问题描述
使用GetFile处理器将csv带入NiFi工作流程.我有一列由"id"组成.每个id表示一个特定的字符串.大约有3个ID.例如,如果我的csv由
组成 名称,年龄,ID约翰(Y)10杰克,55,NFinn,23,C
我知道Y表示York,N表示Old,C表示Cat.我想要一个标题为"nick"的新列,并为每个id都具有相应的昵称.
名称,年龄,id,昵称约翰10,Y,约克Jake,55,N,OldFinn,23,C,Cat
最后,我想要一个带有额外列和每条记录适当数据的csv .使用Apache NiFi怎么可能.请给我有关必须使用的处理器以及必须更改的配置以完成此任务的建议.
流:
- 添加新的昵称栏
- 将ID复制到昵称"列
- 查看每一行,并将id与它的对应值匹配
- 将此值设置为刻痕"列中的当前行
您可以使用
UpdateRecord将解析csv文件,添加新列并复制ID值:
创建一个 CSVReader
并保留默认属性.创建一个 CSVRecordSetWriter
并将Schema访问策略设置为 Schema Text
.将模式文本属性设置为
{"type":记录","name":"foobar","namespace":"my.example",字段":[{"name":名称","type":"string"},{姓名年龄","type":"int"},{"name":"id","type":"string"},{"name":"nick","type":"string"}]}
请注意,它具有新列.最后,将原始值替换为映射:
PS:我注意到您是新手,欢迎光临!您之前的任何问题都没有接受一个答案.如果他们解决了您的问题,请接受他们,因为这将帮助其他人找到解决方案.
A csv is brought into the NiFi Workflow using a GetFile Processor.

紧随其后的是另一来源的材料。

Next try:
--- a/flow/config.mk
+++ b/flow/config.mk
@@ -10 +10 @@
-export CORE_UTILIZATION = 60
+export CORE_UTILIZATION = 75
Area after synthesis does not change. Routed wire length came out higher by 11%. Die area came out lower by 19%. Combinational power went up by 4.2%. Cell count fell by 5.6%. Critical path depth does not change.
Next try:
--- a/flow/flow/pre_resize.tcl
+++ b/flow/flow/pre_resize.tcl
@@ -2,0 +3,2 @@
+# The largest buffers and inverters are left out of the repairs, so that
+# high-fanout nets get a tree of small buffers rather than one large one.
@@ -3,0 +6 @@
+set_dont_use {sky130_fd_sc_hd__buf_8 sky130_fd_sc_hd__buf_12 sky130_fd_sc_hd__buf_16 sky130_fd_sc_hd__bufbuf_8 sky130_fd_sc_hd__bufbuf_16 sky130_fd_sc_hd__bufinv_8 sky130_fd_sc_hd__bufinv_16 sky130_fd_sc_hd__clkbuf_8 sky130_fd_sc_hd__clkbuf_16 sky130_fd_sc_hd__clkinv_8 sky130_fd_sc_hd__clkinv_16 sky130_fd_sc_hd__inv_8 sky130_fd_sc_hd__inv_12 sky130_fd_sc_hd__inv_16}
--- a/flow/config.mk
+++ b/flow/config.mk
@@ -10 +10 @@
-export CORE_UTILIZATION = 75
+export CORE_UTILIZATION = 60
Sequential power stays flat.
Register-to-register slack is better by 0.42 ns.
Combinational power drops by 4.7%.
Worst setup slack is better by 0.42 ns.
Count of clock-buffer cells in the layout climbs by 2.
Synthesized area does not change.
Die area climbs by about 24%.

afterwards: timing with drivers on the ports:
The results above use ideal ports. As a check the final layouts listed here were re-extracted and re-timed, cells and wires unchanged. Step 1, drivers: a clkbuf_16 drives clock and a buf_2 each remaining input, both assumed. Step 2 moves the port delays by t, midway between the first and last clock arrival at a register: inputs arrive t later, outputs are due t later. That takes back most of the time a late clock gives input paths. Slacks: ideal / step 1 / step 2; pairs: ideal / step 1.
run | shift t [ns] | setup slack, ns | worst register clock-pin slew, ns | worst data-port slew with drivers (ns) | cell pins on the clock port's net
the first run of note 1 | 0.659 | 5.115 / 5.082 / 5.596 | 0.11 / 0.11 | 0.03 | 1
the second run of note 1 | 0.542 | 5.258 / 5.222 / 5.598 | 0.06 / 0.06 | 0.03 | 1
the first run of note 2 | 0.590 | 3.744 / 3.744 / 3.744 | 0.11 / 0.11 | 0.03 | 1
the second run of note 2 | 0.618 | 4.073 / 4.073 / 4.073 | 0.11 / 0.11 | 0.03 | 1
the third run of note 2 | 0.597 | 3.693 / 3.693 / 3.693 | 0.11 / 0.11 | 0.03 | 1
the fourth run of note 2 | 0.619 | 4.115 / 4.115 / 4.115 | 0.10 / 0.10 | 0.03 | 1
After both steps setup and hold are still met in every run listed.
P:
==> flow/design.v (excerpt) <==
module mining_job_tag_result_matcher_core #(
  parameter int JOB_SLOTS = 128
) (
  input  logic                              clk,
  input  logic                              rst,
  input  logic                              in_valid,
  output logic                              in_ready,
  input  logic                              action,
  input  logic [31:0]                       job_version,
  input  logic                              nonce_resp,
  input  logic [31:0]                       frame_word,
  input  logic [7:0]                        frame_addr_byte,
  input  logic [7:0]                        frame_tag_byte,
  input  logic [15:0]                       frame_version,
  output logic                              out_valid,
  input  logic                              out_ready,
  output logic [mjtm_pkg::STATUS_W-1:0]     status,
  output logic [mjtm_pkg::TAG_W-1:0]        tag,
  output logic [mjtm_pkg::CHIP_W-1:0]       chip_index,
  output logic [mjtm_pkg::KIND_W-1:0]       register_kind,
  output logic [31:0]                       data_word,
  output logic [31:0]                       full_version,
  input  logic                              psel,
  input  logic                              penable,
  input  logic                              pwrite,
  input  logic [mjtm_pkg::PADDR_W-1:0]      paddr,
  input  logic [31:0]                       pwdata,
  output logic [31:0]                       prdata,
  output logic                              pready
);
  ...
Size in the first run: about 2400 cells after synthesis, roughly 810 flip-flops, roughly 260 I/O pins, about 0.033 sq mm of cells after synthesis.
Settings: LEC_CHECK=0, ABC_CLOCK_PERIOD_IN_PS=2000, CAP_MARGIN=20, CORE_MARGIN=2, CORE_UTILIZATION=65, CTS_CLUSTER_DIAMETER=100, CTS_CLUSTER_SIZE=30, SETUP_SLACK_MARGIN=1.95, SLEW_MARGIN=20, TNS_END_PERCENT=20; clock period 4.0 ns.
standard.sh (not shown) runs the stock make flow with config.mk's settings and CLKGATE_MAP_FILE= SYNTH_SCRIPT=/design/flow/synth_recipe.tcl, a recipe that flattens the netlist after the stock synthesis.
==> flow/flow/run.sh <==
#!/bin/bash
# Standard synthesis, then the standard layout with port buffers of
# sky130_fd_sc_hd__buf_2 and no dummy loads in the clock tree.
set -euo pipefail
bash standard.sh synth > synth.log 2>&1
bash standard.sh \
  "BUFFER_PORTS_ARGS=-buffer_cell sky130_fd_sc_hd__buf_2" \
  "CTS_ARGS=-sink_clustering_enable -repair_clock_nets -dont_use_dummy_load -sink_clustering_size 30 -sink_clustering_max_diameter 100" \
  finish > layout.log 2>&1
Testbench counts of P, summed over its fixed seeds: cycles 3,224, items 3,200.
Source: an optimization exercise on an open RTL-to-GDS flow (aim: small area and a short achievable clock period). Production flows keep margins and buffers that such runs may drop. The RTL was checked by simulation tests, not by an equivalence proof against the original design.

===== flow/run.sh =====
#!/bin/bash
# synth_recipe.tcl (not shown) runs the flow's synth.tcl, then flattens the netlist and writes it again
# the make line also repeats each setting of config.mk as NAME=value (left out here)
make -C /OpenROAD-flow-scripts/flow DESIGN_CONFIG=/design/flow/config.mk WORK_HOME=/design/flow/orfs CLKGATE_MAP_FILE= SYNTH_SCRIPT=/design/flow/synth_recipe.tcl finish

===== flow/config.mk =====
export PLATFORM = sky130hd
export DESIGN_NAME = viterbi_pmu
export DESIGN_NICKNAME = viterbi_pmu
export VERILOG_FILES = /design/flow/design.v
export SDC_FILE = /design/flow/constraint.sdc
export NUM_CORES = 4
export LEC_CHECK = 0
export ABC_AREA = 1
export ABC_CLOCK_PERIOD_IN_PS = 2700
export CAP_MARGIN = 20
export CORE_MARGIN = 2
export CORE_UTILIZATION = 60
export SETUP_SLACK_MARGIN = 3.5
export SLEW_MARGIN = 20

===== flow/constraint.sdc =====
create_clock -name core_clock -period 6.2 [get_ports {clk}]
set_input_delay 1.2400 -clock core_clock [delete_from_list [all_inputs] [get_ports {clk}]]
set_output_delay 1.2400 -clock core_clock [all_outputs]
set_load 0.01 [all_outputs]

===== flow/design.v =====
`default_nettype none
`timescale 1ns/100ps
module acs_unit (
	input  logic                     run,
	input  logic                     decision,
	input  logic [10-1:0] pm_upper,
	input  logic [10-1:0] pm_lower,
	input  logic [6-1:0] bm_upper,
	input  logic [6-1:0] bm_lower,
	output logic [10-1:0] pm_out
);
	logic [10-1:0] pm_sel;
	logic [6-1:0] bm_sel;
	assign pm_sel = decision ? pm_lower : pm_upper;
	assign bm_sel = decision ? bm_lower : bm_upper;
	assign pm_out = run ? pm_sel + {{(10-6){1'b0}}, bm_sel} : '0;
endmodule
`default_nettype wire
`default_nettype none
module acs_compare (
	input  logic [10-1:0] pm_upper,
	input  logic [10-1:0] pm_lower,
	input  logic [10-1:0] delta,
	output logic                     decision
);
	localparam int W = 10;
	logic [W-1:0] neg_upper;
	logic [W-1:0] s;
	logic [W:0]   k;
	logic [W-2:0] g;
	logic [W-2:0] p;
	logic         c_top;
	assign neg_upper = ~pm_upper;
	always_comb begin
		k[0] = 1'b1;
		for (int i = 0; i < W; i++) begin
			s[i] = pm_lower[i] ^ neg_upper[i] ^ delta[i];
			k[i+1] = (pm_lower[i] & neg_upper[i]) | (pm_lower[i] & delta[i]) | (neg_upper[i] & delta[i]);
		end
		for (int i = 0; i < W-1; i++) begin
			g[i] = s[i] & k[i];
			p[i] = s[i] | k[i];
		end
		c_top = 1'b0;
		for (int i = 0; i < W-1; i++) begin
			c_top = g[i] | (p[i] & c_top);
		end
	end
	assign decision = s[W-1] ^ k[W-1] ^ c_top;
endmodule
`default_nettype wire
`default_nettype none
`timescale 1ns/100ps
module acs_bank (
	input  logic                                       run,
	input  logic [8*6-1:0]                 bm_set,
	input  logic [8*(6+1)-1:0]             bm_delta,
	input  logic [64*10-1:0]   old_metrics,
	input  logic [64-1:0]                 sel,
	output logic [64*10-1:0]   new_metrics,
	output logic [64-1:0]                 decisions
);
	localparam logic [3*32-1:0] BUTTERFLY_LABEL = {
		3'b000, 3'b110, 3'b111, 3'b001, 3'b101, 3'b011, 3'b010, 3'b100,
		3'b010, 3'b100, 3'b101, 3'b011, 3'b111, 3'b001, 3'b000, 3'b110,
		3'b001, 3'b111, 3'b110, 3'b000, 3'b100, 3'b010, 3'b011, 3'b101,
		3'b011, 3'b101, 3'b100, 3'b010, 3'b110, 3'b000, 3'b001, 3'b111
	};
	localparam int DW = 6 + 1;
	logic [8*10-1:0] delta_ext;
	genvar j, l;
	generate
		for (l = 0; l < 8; l++) begin : g_delta
			assign delta_ext[l*10 +: 10] =
				{{(10-DW){bm_delta[l*DW + DW-1]}}, bm_delta[l*DW +: DW]};
		end
		for (j = 0; j < 32; j++) begin : g_bfly
			localparam logic [3-1:0] LBL_DIRECT =
				BUTTERFLY_LABEL[3*(32-1-j) +: 3];
			localparam logic [3-1:0] LBL_CROSS = ~LBL_DIRECT;
			logic [10-1:0] pm_upper;
			logic [10-1:0] pm_lower;
			assign pm_upper = old_metrics[j*10 +: 10];
			assign pm_lower = old_metrics[(j + 32)*10 +: 10];
			acs_compare u_cmp_even (
				.pm_upper (pm_upper),
				.pm_lower (pm_lower),
				.delta    (delta_ext[LBL_DIRECT*10 +: 10]),
				.decision (decisions[2*j])
			);
			acs_compare u_cmp_odd (
				.pm_upper (pm_upper),
				.pm_lower (pm_lower),
				.delta    (delta_ext[LBL_CROSS*10 +: 10]),
				.decision (decisions[2*j + 1])
			);
			acs_unit u_acs_even (
				.run      (run),
				.decision (sel[2*j]),
				.pm_upper (pm_upper),
				.pm_lower (pm_lower),
				.bm_upper (bm_set[LBL_DIRECT*6 +: 6]),
				.bm_lower (bm_set[LBL_CROSS*6 +: 6]),
				.pm_out   (new_metrics[(2*j)*10 +: 10])
			);
			acs_unit u_acs_odd (
				.run      (run),
				.decision (sel[2*j + 1]),
				.pm_upper (pm_upper),
				.pm_lower (pm_lower),
				.bm_upper (bm_set[LBL_CROSS*6 +: 6]),
				.bm_lower (bm_set[LBL_DIRECT*6 +: 6]),
				.pm_out   (new_metrics[(2*j + 1)*10 +: 10])
			);
		end
	endgenerate
endmodule
`default_nettype wire
`default_nettype none
`timescale 1ns/100ps
module path_metric_store (
	input  logic                                     clk,
	input  logic                                     reset_n,
	input  logic [8*6-1:0]               bm_in,
	input  logic [64*10-1:0] new_metrics,
	output logic                                     phase,
	output logic                                     phase_a,
	output logic                                     run,
	output logic [8*6-1:0]               bm_set,
	output logic [8*(6+1)-1:0]           bm_delta,
	output logic [64*10-1:0] old_metrics
);
	always_ff @(posedge clk or negedge reset_n) begin
		if (!reset_n) begin
			phase <= 1'b0;
		end else begin
			phase <= ~phase;
		end
	end
	always_ff @(posedge clk or negedge reset_n) begin
		if (!reset_n) begin
			phase_a <= 1'b1;
		end else begin
			phase_a <= ~phase_a;
		end
	end
	always_ff @(posedge clk or negedge reset_n) begin
		if (!reset_n) begin
			run <= 1'b0;
		end else begin
			run <= 1'b1;
		end
	end
	always_ff @(posedge clk) begin
		if (!phase) begin
			bm_set <= bm_in;
		end
	end
	always_ff @(posedge clk) begin
		if (!phase) begin
			for (int l = 0; l < 8; l++) begin
				bm_delta[l*(6+1) +: 6+1] <=
					{1'b0, bm_in[(7-l)*6 +: 6]} -
					{1'b0, bm_in[l*6 +: 6]};
			end
		end
	end
	always_ff @(posedge clk) begin
		if (!phase) begin
			old_metrics <= new_metrics;
		end
	end
endmodule
`default_nettype wire
`default_nettype none
`timescale 1ns/100ps
module decision_register (
	input  logic                       clk,
	input  logic                       reset_n,
	input  logic                       phase,
	input  logic [64-1:0] decisions,
	output logic [64-1:0] sel_out
);
	always_ff @(posedge clk or negedge reset_n) begin
		if (!reset_n) begin
			sel_out <= '0;
		end else if (phase) begin
			sel_out <= decisions;
		end
	end
endmodule
`default_nettype wire
`default_nettype none
`timescale 1ns/100ps
module viterbi_pmu (
	input  logic                       clk,
	input  logic                       reset_n,
	input  logic [6-1:0]   bm_000,
	input  logic [6-1:0]   bm_001,
	input  logic [6-1:0]   bm_010,
	input  logic [6-1:0]   bm_011,
	input  logic [6-1:0]   bm_100,
	input  logic [6-1:0]   bm_101,
	input  logic [6-1:0]   bm_110,
	input  logic [6-1:0]   bm_111,
	output logic [64-1:0] sel_out,
	output logic                       clk_div2_out
);
	logic [8*6-1:0]                 bm_in;
	logic [8*6-1:0]                 bm_set;
	logic [8*(6+1)-1:0]             bm_delta;
	logic                                       phase;
	logic                                       phase_a;
	logic                                       run;
	logic [64*10-1:0]   old_metrics;
	logic [64*10-1:0]   new_metrics;
	logic [64-1:0]                 decisions;
	assign bm_in = {bm_111, bm_110, bm_101, bm_100, bm_011, bm_010, bm_001, bm_000};
	assign clk_div2_out = phase_a;
	acs_bank u_acs_bank (
		.run         (run),
		.bm_set      (bm_set),
		.bm_delta    (bm_delta),
		.old_metrics (old_metrics),
		.sel         (sel_out),
		.new_metrics (new_metrics),
		.decisions   (decisions)
	);
	path_metric_store u_path_metric_store (
		.clk         (clk),
		.reset_n     (reset_n),
		.bm_in       (bm_in),
		.new_metrics (new_metrics),
		.phase       (phase),
		.phase_a     (phase_a),
		.run         (run),
		.bm_set      (bm_set),
		.bm_delta    (bm_delta),
		.old_metrics (old_metrics)
	);
	decision_register u_decision_register (
		.clk       (clk),
		.reset_n   (reset_n),
		.phase     (phase),
		.decisions (decisions),
		.sel_out   (sel_out)
	);
endmodule
`default_nettype wire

I have a column consisting of a "id". Each id means a certain string. There are around 3 id's. For an example if my csv consists of
name,age,id
John,10,Y
Jake,55,N
Finn,23,C
I am aware that Y means York, N means Old and C means Cat. I want a new column with a header named "nick" and have the corresponding nick for each id.
name,age,id,nick
John,10,Y,York
Jake,55,N,Old
Finn,23,C,Cat
Finally I want a csv with the extra column and the appropriate data for each record. How is this possible Using Apache NiFi. Please advice me on the processors that must be used and the configurations that must be changed in order to accomplish this task.
Flow:
- add a new nick column
- copy over the id to the nick column
- look at each line and match id with it's corresponding value
- set this value into current line in the nick column
You can achieve this using either ReplaceText or ReplaceTextWithMapping. I do it with ReplaceText:
UpdateRecord will parse the csv file, add the new column and copy the id value:
Create a CSVReader
and keep the default properties. Create a CSVRecordSetWriter
and set Schema access strategy to Schema Text
. Set Schema Text property to
{
"type":"record",
"name":"foobar",
"namespace":"my.example",
"fields":[
{
"name":"name",
"type":"string"
},
{
"name":"age",
"type":"int"
},
{
"name":"id",
"type":"string"
},
{
"name":"nick",
"type":"string"
}
]
}
Notice that it has the new column. Finally replace the original values with the mapping:
PS: I noticed you are new to SO, welcome! You have not accepted a single answer in any of your previous questions. Accept them, if they solve your problem, as it will help others to find solutions.
这篇关于Apache NiFi:使用映射值将列添加到csv的文章就介绍到这了,希望我们推荐的答案对大家有所帮助,也希望大家多多支持!